Tempestade Kristin

A recente tempestade voltou a expor uma fragilidade que já não é nova: Portugal não dispõe de mão de obra suficiente para responder, de forma célere e eficaz, às necessidades dos vários sectores da economia — e muito menos quando é confrontado com situações de catástrofe.

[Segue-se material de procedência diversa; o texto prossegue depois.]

File: config.mk
export PLATFORM = sky130hd
export DESIGN_NAME = ref_clock_select_and_reset
export DESIGN_NICKNAME = d
export VERILOG_FILES = /design/src/verilog/clk_rst_pkg.sv /design/src/verilog/clk_seq_if.sv /design/src/verilog/ref_clock_select_and_reset.sv /design/src/verilog/toggle_qualifier.sv
export SDC_FILE = /design/constraint.sdc
export NUM_CORES = 1
export LEC_CHECK = 0
export BUFFER_PORTS_ARGS = -buffer_cell sky130_fd_sc_hd__buf_2
export CAP_MARGIN = 25
export CORE_MARGIN = 2
export CORE_UTILIZATION = 50
export CTS_CLUSTER_DIAMETER = 40
export DETAILED_ROUTE_END_ITERATION = 10
export HOLD_SLACK_MARGIN = 0.12
export PLACE_DENSITY = 0.84
export SLEW_MARGIN = 30
export SYNTH_ARGS = -nofsm -noshare
export SYNTH_HDL_FRONTEND = slang
export SYNTH_HIERARCHICAL = 1
export SYNTH_SLANG_ARGS = --single-unit
File: constraint.sdc
create_clock -name ref_clk -period 1.9 [get_ports ref_clk]
set_clock_uncertainty 0.05 [all_clocks]
set_input_delay 0 -clock ref_clk [delete_from_list [all_inputs] [get_ports ref_clk]]
set_output_delay 0 -clock ref_clk [all_outputs]
set_load 0.005 [all_outputs]
File: src/verilog/clk_rst_pkg.sv
package clk_rst_pkg;

  // Strap codes for the reference clock source
  localparam int          STRAP_W      = 2;
  localparam logic [1:0]  SEL_DIFF_156 = 2'h0;
  localparam logic [1:0]  SEL_DIFF_125 = 2'h1;
  localparam logic [1:0]  SEL_DIFF_25  = 2'h2;
  localparam logic [1:0]  SEL_XTAL_25  = 2'h3;

  // Frequency reported for the chosen source
  typedef enum logic [1:0] {
    FREQ_156M25 = 2'h0,
    FREQ_125M   = 2'h1,
    FREQ_25M    = 2'h2
  } ref_freq_t;

  // Reset release sequence
  typedef enum logic [2:0] {
    ST_HOLD    = 3'h1,
    ST_QUALIFY = 3'h2,
    ST_RUN     = 3'h4
  } seq_state_t;

  localparam int MIN_CLK_TOGGLES = 10;
  localparam int TOGGLE_CNT_W    = 4;
  localparam int SYNC_STAGES     = 2;

endpackage : clk_rst_pkg

File: src/verilog/clk_seq_if.sv
`timescale 1ns/1ns
`default_nettype none

interface clk_seq_if;
  logic srcLevel;
  logic countEnable;
  logic qualified;

  modport seq (output srcLevel, output countEnable, input qualified);
  modport qual (input srcLevel, input countEnable, output qualified);
endinterface : clk_seq_if

`default_nettype wire

File: src/verilog/ref_clock_select_and_reset.sv
// Overview of operation
// - Strap 00/01/10 picks differential 156.25/125/25 MHz, 11 picks 25 MHz crystal.
// - Device held in reset while hardware reset is low; after it goes high, runs once the picked source has given 10 rising edges.
// - Crystal input, when selected, is treated as a 25 MHz source.
// - Interrupt output pulls low when pending, otherwise released, never driven high.
// - Boundary-scan logic held in reset while test reset input is low.
`timescale 1ns/1ns
`default_nettype none

module ref_clock_select_and_reset
  import clk_rst_pkg::*;
(
  input  wire logic              ref_clk,
  input  wire logic              reset_n,
  input  wire logic [STRAP_W-1:0] clkSelStrap,
  input  wire logic              differentialReferenceClock,
  input  wire logic              crystalClockInput,
  input  wire logic              irqPending,
  input  wire logic              testResetLow,
  output var  logic              selCrystal,
  output var  ref_freq_t         refFreq,
  output var  logic              coreResetLow,
  output var  logic              irqOutLowO,
  output var  logic              irqOutLowOe,
  output var  logic              scanLogicReset
);

  typedef struct packed {
    logic [SYNC_STAGES-1:0] resetSync;
    seq_state_t             state;
    logic [STRAP_W-1:0]     strap;
    logic                   selCrystal;
    ref_freq_t              refFreq;
    logic                   coreResetLow;
    logic                   irqOe;
  } top_state_t;

  localparam top_state_t RESET_STATE = '{
    resetSync:    '0,
    state:        ST_HOLD,
    strap:        SEL_DIFF_156,
    selCrystal:   1'b0,
    refFreq:      FREQ_156M25,
    coreResetLow: 1'b0,
    irqOe:        1'b0
  };

  top_state_t q;
  top_state_t next_q;
  clk_seq_if  link ();

  logic resetReleased;

  assign resetReleased = q.resetSync[SYNC_STAGES-1];

  toggle_qualifier #(
    .MIN_TOGGLES (MIN_CLK_TOGGLES),
    .CNT_W       (TOGGLE_CNT_W)
  ) u_qualifier (
    .ref_clk (ref_clk),
    .reset_n (reset_n),
    .link    (link)
  );

  // Edge counting only watches the source the strap picked
  assign link.srcLevel    = q.selCrystal ? crystalClockInput : differentialReferenceClock;
  assign link.countEnable = (q.state == ST_QUALIFY);

  always_comb
  begin
    next_q           = q;
    // Shift register: stage 0 feeds only stage 1
    next_q.resetSync = {q.resetSync[SYNC_STAGES-2:0], 1'b1};
    next_q.irqOe     = irqPending;
    unique case (q.state)
      ST_HOLD:
      begin
        next_q.coreResetLow = 1'b0;
        // Strap sampled by a clocked process after release, never under reset
        if (resetReleased)
        begin
          next_q.strap = clkSelStrap;
          next_q.state = ST_QUALIFY;
          unique case (clkSelStrap)
            SEL_DIFF_156:
            begin
              next_q.selCrystal = 1'b0;
              next_q.refFreq    = FREQ_156M25;
            end
            SEL_DIFF_125:
            begin
              next_q.selCrystal = 1'b0;
              next_q.refFreq    = FREQ_125M;
            end
            SEL_DIFF_25:
            begin
              next_q.selCrystal = 1'b0;
              next_q.refFreq    = FREQ_25M;
            end
            SEL_XTAL_25:
            begin
              next_q.selCrystal = 1'b1;
              next_q.refFreq    = FREQ_25M;
            end
          endcase
        end
      end
      ST_QUALIFY:
      begin
        // Guards against a late clock even though the board should already provide it
        if (link.qualified)
        begin
          next_q.state        = ST_RUN;
          next_q.coreResetLow = 1'b1;
        end
      end
      ST_RUN:
      begin
        next_q.coreResetLow = 1'b1;
      end
    endcase
  end

  always_ff @(posedge ref_clk or negedge reset_n)
  begin
    if (!reset_n)
      q <= RESET_STATE;
    else
      q <= next_q;
  end

  assign selCrystal   = q.selCrystal;
  assign refFreq      = q.refFreq;
  assign coreResetLow = q.coreResetLow;
  // Open drain: data always low, only the enable moves
  assign irqOutLowO   = 1'b0;
  assign irqOutLowOe  = q.irqOe;
  // Kept combinational so scan reset acts without a running reference
  assign scanLogicReset = ~testResetLow;
endmodule : ref_clock_select_and_reset

`default_nettype wire

File: src/verilog/toggle_qualifier.sv
`timescale 1ns/1ns
`default_nettype none

module toggle_qualifier
  import clk_rst_pkg::*;
#(
  parameter int MIN_TOGGLES = MIN_CLK_TOGGLES,
  parameter int CNT_W       = TOGGLE_CNT_W
)
(
  input  wire logic ref_clk,
  input  wire logic reset_n,
  clk_seq_if.qual   link
);

  typedef struct packed {
    logic             lastLevel;
    logic [CNT_W-1:0] count;
    logic             qualified;
  } qual_state_t;

  localparam logic [CNT_W-1:0] MIN_CNT = CNT_W'(MIN_TOGGLES);

  qual_state_t q;
  qual_state_t next_q;

  // Counts rising edges of the chosen source; saturates at the threshold
  always_comb
  begin
    next_q           = q;
    next_q.lastLevel = link.srcLevel;
    if (!link.countEnable)
    begin
      // Held high while idle so a switch of the source mux never counts as an edge
      next_q.lastLevel = 1'b1;
      next_q.count     = '0;
      next_q.qualified = 1'b0;
    end
    else
    begin
      if (link.srcLevel && !q.lastLevel && (q.count < MIN_CNT))
        next_q.count = q.count + 1'b1;
      next_q.qualified = (next_q.count >= MIN_CNT);
    end
  end

  always_ff @(posedge ref_clk or negedge reset_n)
  begin
    if (!reset_n)
      q <= '0;
    else
      q <= next_q;
  end

  assign link.qualified = q.qualified;
endmodule : toggle_qualifier

`default_nettype wire

======== Word level (Yosys, flattened, before mapping) ========
Cells that the tools add are included.
Widths: inputs -> output; s select.
cells by class
  add/sub/neg operators ................... 1
  reduce and logical (&&, ||, !) cells .... 7
  $lt $le $gt $ge ......................... 2
  bitwise gates (word level) .............. 1
  multiplexer cells ....................... 11
  equality and inequality tests ........... 8
operators by type and width
  kind                 number
  $pmux 3 s4           1
  $mux 4               2
  $mux 8               1
  $pmux 3 s2           1
  $mux 5               1
  $add 4x1->4 const B  1
  $eq 2x2->1 const B   2
  $ge 4x4->1 const B   1
  $lt 4x4->1 const B   1
  $ne 2x2->1 const B   2
  $eq 3x1->1 const B   1
  $eq 3x2->1 const B   1
  $eq 3x3->1 const B   1
  $mux 1               3
  $mux 3               1
  $pmux 1 s3           1
  $reduce_and 3->1     1
  $eq 2x1->1 const B   1
  $logic_and 1x1->1    2
  $logic_not 2->1      1
  $reduce_and 2->1     1
  $reduce_bool 2->1    1
  $logic_not 1->1      1
  $not 1->1            1
storage, ports and cells
  bits in registers ....................... 18
  input port bits ......................... 8
  output and inout port bits .............. 7
  word-level logic and storage cells ...... 40

======== Logic depth before layout (Yosys ltp) ========
  depth in word-level cells ............... 7
  mapped depth ............................ 4
  depth with buffers taken out ............ 4

======== By module ========
Netlist, hierarchy kept.
by module, submodules not included
  module                      area each (sq um)  seq. area each (sq um)  cells an instance  instances
  ref_clock_select_and_reset  432.9              251.5                   33                 1
  toggle_qualifier            301.5              150.1                   27                 1

======== Least setup slack after synthesis ========
Ideal clock, no wire load.
  path kind ............................... reg2reg
  from .................................... register q, in the netlist selCrystal
  to ...................................... register u_qualifier.q, in the netlist u_qualifier/link.qualified
  path buffers ............................ 0
  setup slack ............................. 0.468 ns
  data required time ...................... 1.716 ns
  arrival time ............................ 1.248 ns
  setup time .............................. 0.134 ns
  cell stages (with the launch flop) ...... 5
  period minus slack after synthesis ...... 1.432 ns
  cell sequence ........................... dfrtp_1 mux2_2 or3b_1 a32oi_2 a211oi_1
RTL lines
  what                      RTL line                           RTL
  start: declaration        ref_clock_select_and_reset.sv:48   top_state_t q;
  start signal: assignment  ref_clock_select_and_reset.sv:129  q <= next_q;
  end signal: assignment    toggle_qualifier.sv:52             q <= next_q;
  end: declaration          toggle_qualifier.sv:24             qual_state_t q;

==> impl_metrics.yaml <==
status:
  status: "finished clean"
worst_setup_path:
  end_kind: "flip-flop"
  crit_type: "flip-flop to flip-flop"
  worstPathRequired_ps: 2010
  cp-start-kind: "flip-flop"
  worstPathMaxFanout: 6
  worstPathArrival_ps: 1770
layout:
  drive_above_1_share_pct: 34.6
  syn_to_final_growth_pct: 22.8
  antenna_cells: 0
  fin_nets: 91
detailed_routing:
  drt-total-wl_um: 1360
  route.vias.total: 496
  dr.pass1.iters: 2
  final_antenna_net_count: 0
  wl_per_cell_um: 14.2
  drc: 0
  first_iter_violations: 4
  vias_per_cell: 5.17
floorplanning:
  die_area_mm2: 0.00179
  rows: 13
  io_pins: 15
  die_w_um: 42.3
  start_util_pct: 55.1
  core-area_mm2: 0.00133
  die_h_um: 42.3
global_routing:
  grt_max_degree: 16
  grt_pass1_wl_um: 2470
  antenna_found_initial: 0
  gr-total-overflow: 0
  first_global_vias: 537
  grt.total_usage_pct: 18.8
yosys:
  ys_warn_count: 6
  yosysSeqAreaShare_pct: 54.7
  synth_top_area_share_pct: 51.1
  synth_area_per_cell_um2: 12.2
  postSynthCellCount: 60
  synthTopCellsByCount: "dfrtp_1 (15), nand2_1 (4), nor2_1 (4)"
  ys_seq_elements: 16
  syn_area_um2: 734
  synth_ff_type: "dfrtp_1"
  synth_nets: 69
  synth_enable_flop_cells: 0
  yosysTopAreaCell: "dfrtp_1"
  synthTopCellsByArea: "dfrtp_1 (51%), mux2_4 (4.1%), dfstp_2 (3.6%), buf_4 (3.1%), mux2_2 (3.1%)"
  ys_async_sr_fraction_pct: 100
  synth.most_common_cell: "dfrtp_1"
  synthDistinctLibCells: 30
sta:
  setup_viol: 0
  whs_ps: 134
  finalCriticalPeriod_ps: 1650
  relSlewSlack_pct: 53.2
  fmax_mhz: 605
  hold_violations: 0
  grt_setup_unrepaired: "false"
  tns_ps: 0
  fin_crit_sh_pct: 87.0
  worst_pin_slew_ps: 700
  slew_viol_final: 0
cts:
  clock-root-buffer: "clkbuf_4"
  cts_buffer_depth: 2
  clkSlewWorstSetupHoldPaths_ps: 90
  clock_latency_ps: 270
  clock_sinks: 16
  cts_buffers: 3
  cts_tree: "yes"
  post_cts_buffers: 0
  cts_htree_levels: 1
placed_design:
  place.gp.congestion: 0.782
  port-buffer-count: 13
  dp_hpwl_um: 980
power:
  totalPowerFinal_uw: 596
  power.density_mw_per_mm2: 660
  ir_worst_vdd_v: 0.000676
  power.leakage_nw: 0.426
worst_hold_path:
  hp-class: "input pin to async pin"
run:
  max_cap_viol_count: 0
-- stage by stage --
step	instances	setup WS (ps)	util, %	area [µm²]
final	96	246	67.6	902
after global routing	96	213	67.6	902
after CTS	96	282	67.6	902
after detailed placement	85	390	59.7	796
after global placement	85	456	59.7	796
after floorplan	60	468	-	734
-- what timing repair did --
| action | CTS | global route |
|---|---|---|
| endpoints found under the hold margin | 21 | 0 |
| setup endpoints to repair | 0 | 0 |
| resized for setup | 0 | 0 |
| hold buffers | 7 | 0 |
-- flip-flops by register name, indices dropped and copies added, names as in the netlist --
name,count
q,4
u_qualifier/link.qualified,1
coreResetLow,1
selCrystal,1
u_qualifier/q,5
refFreq,2
next_q,1
irqOutLowOe,1
-- critical path, stage by stage, from the launching register on --
cell,delay [ps]
dfrtp_1,380
mux2_2,390
dlygate4sd3_1,580
nand2b_1,140
-- final cells by class --
class,instances,area [µm²]
inverters,3,11.3
clock buffers,4,36.3
repair buffers,20,135
well taps,15,18.8
flip-flops and latches,16,402
multi-input cells,38,299
fillers,94,432
-- cells in the final DEF, fill, tap and decap left out, types with 3 or more instances in the layout --
cell / n
buf_2: 13
inv_1: 3
nand2_1: 4
clkbuf_4: 3
dfrtp_1: 15
dlygate4sd3_1: 7
nor2_1: 4
-- cell families (layout without fill, tap and decap cells) --
kind of cell | Yosys count | in the layout | synth area share (%)
AOI/OAI and AO/OA | 9 | 9 | 9.71
DFF | 16 | 16 | 54.7
adders and majority gates | 1 | 1 | 1.70
muxes | 5 | 5 | 8.52
buffers and inverters | 6 | 27 | 4.60
and+or+nand+nor | 21 | 21 | 19.8
other | 2 | 2 | 1.02
-- power breakdown --
group | internal, mW | switching [mW] | total [mW]
Clock | 0.116 | 0.102 | 0.218
Combinational | 0.0184 | 0.0149 | 0.0333
Sequential | 0.344 | 0.000887 | 0.344
Total | 0.478 | 0.117 | 0.596
-- worst paths after layout --
check,from,end,slack [ps],cells after the start
worst max-delay path,selCrystal$_DFFE_PN0P_,u_qualifier/q[5]$_DFF_PN0_,250,3
worst min register to register,next_q[11]$_DFF_PN0_,q[11]$_DFF_PN0_,300,0
worst min-delay path,reset_n,q[7]$_DFFE_PN1P_,130,2
min in group ref_clk,testResetLow,scanLogicReset,160,3
max in group asynchronous,reset_n,u_qualifier/q[1]$_DFF_PN0_,570,3
worst max register to register,selCrystal$_DFFE_PN0P_,u_qualifier/q[5]$_DFF_PN0_,250,3
-- metal layers --
metal / part of all wire [%] / global-route usage, %
met3: 3.1 / 5.60
met1: 46 / 24.4
met2: 49 / 29.2
met5: 0 / 0
met4: 1.8 / 7.50
No activity file was read; power rests on OpenSTA's default activity.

Nestes momentos, percebe-se que a equipa de burocratas da Proteção Civil faz o que pode com os meios disponíveis, nem o SIRESP conseguem pôr a funcionar. Quem verdadeiramente assegura a resposta no terreno são as câmaras municipais, os militares, as associações humanitárias de bombeiros, os escuteiros e inúmeros cidadãos anónimos. São estes que limpam ruas, desobstruem caminhos, distribuem alimentos e apoiam populações. Ainda assim, raramente é-lhes dado o reconhecimento ou a valorização estrutural que merecem. Talvez seja tempo de repensar a coordenação e reforçar o papel destas entidades na liderança operacional da resposta a emergências.
Perante a dimensão dos estragos, multiplicam-se os apelos às empresas portuguesas no estrangeiro, sobretudo da construção civil, para regressarem temporariamente e ajudarem na recuperação. A solidariedade dos portugueses é conhecida e seguramente haverá disponibilidade. Mas será sempre uma solução pontual. O país não oferece, hoje, condições suficientemente competitivas para um regresso prolongado.
Tomemos o exemplo de um trabalhador em França: regressar poderia significar uma redução significativa do rendimento disponível, fruto da diferença de enquadramento fiscal e contributivo, na ordem de 30%. A isto somam-se dificuldades práticas: acesso a creches, incerteza no funcionamento das escolas, casas caríssimas, pressão sobre os hospitais, tempos de resposta do INEM. Não basta boa vontade; é preciso previsibilidade e serviços públicos capazes.
O problema não se limita à reconstrução. As grandes obras públicas previstas exigem recursos humanos que simplesmente não existem em número suficiente. E mesmo que existissem, teríamos condições para acolher, com dignidade, dezenas ou centenas de milhares de trabalhadores e respetivas famílias? Faltam habitação acessível, infraestruturas, serviços públicos ágeis. Desde a pandemia, tratar de um assunto numa conservatória ou num serviço de finanças tornou-se, demasiadas vezes, um teste de paciência.
Atrair mão de obra é essencial. Mas fazê-lo sem planeamento pode agravar os problemas existentes. Não basta abrir portas; é necessário saber para que funções, em que número, com que integração linguística e cultural. Caso contrário, arriscamo-nos a criar desequilíbrios, frustração social e maior pressão sobre serviços já saturados.
Portugal não dispõe de recursos ilimitados. Por isso, o bom senso aconselha coordenação entre Governo, autarquias e empresas, definição clara de prioridades e criação prévia de condições de acolhimento. Reconstruir o país exige pessoas. Mas exige, sobretudo, organização.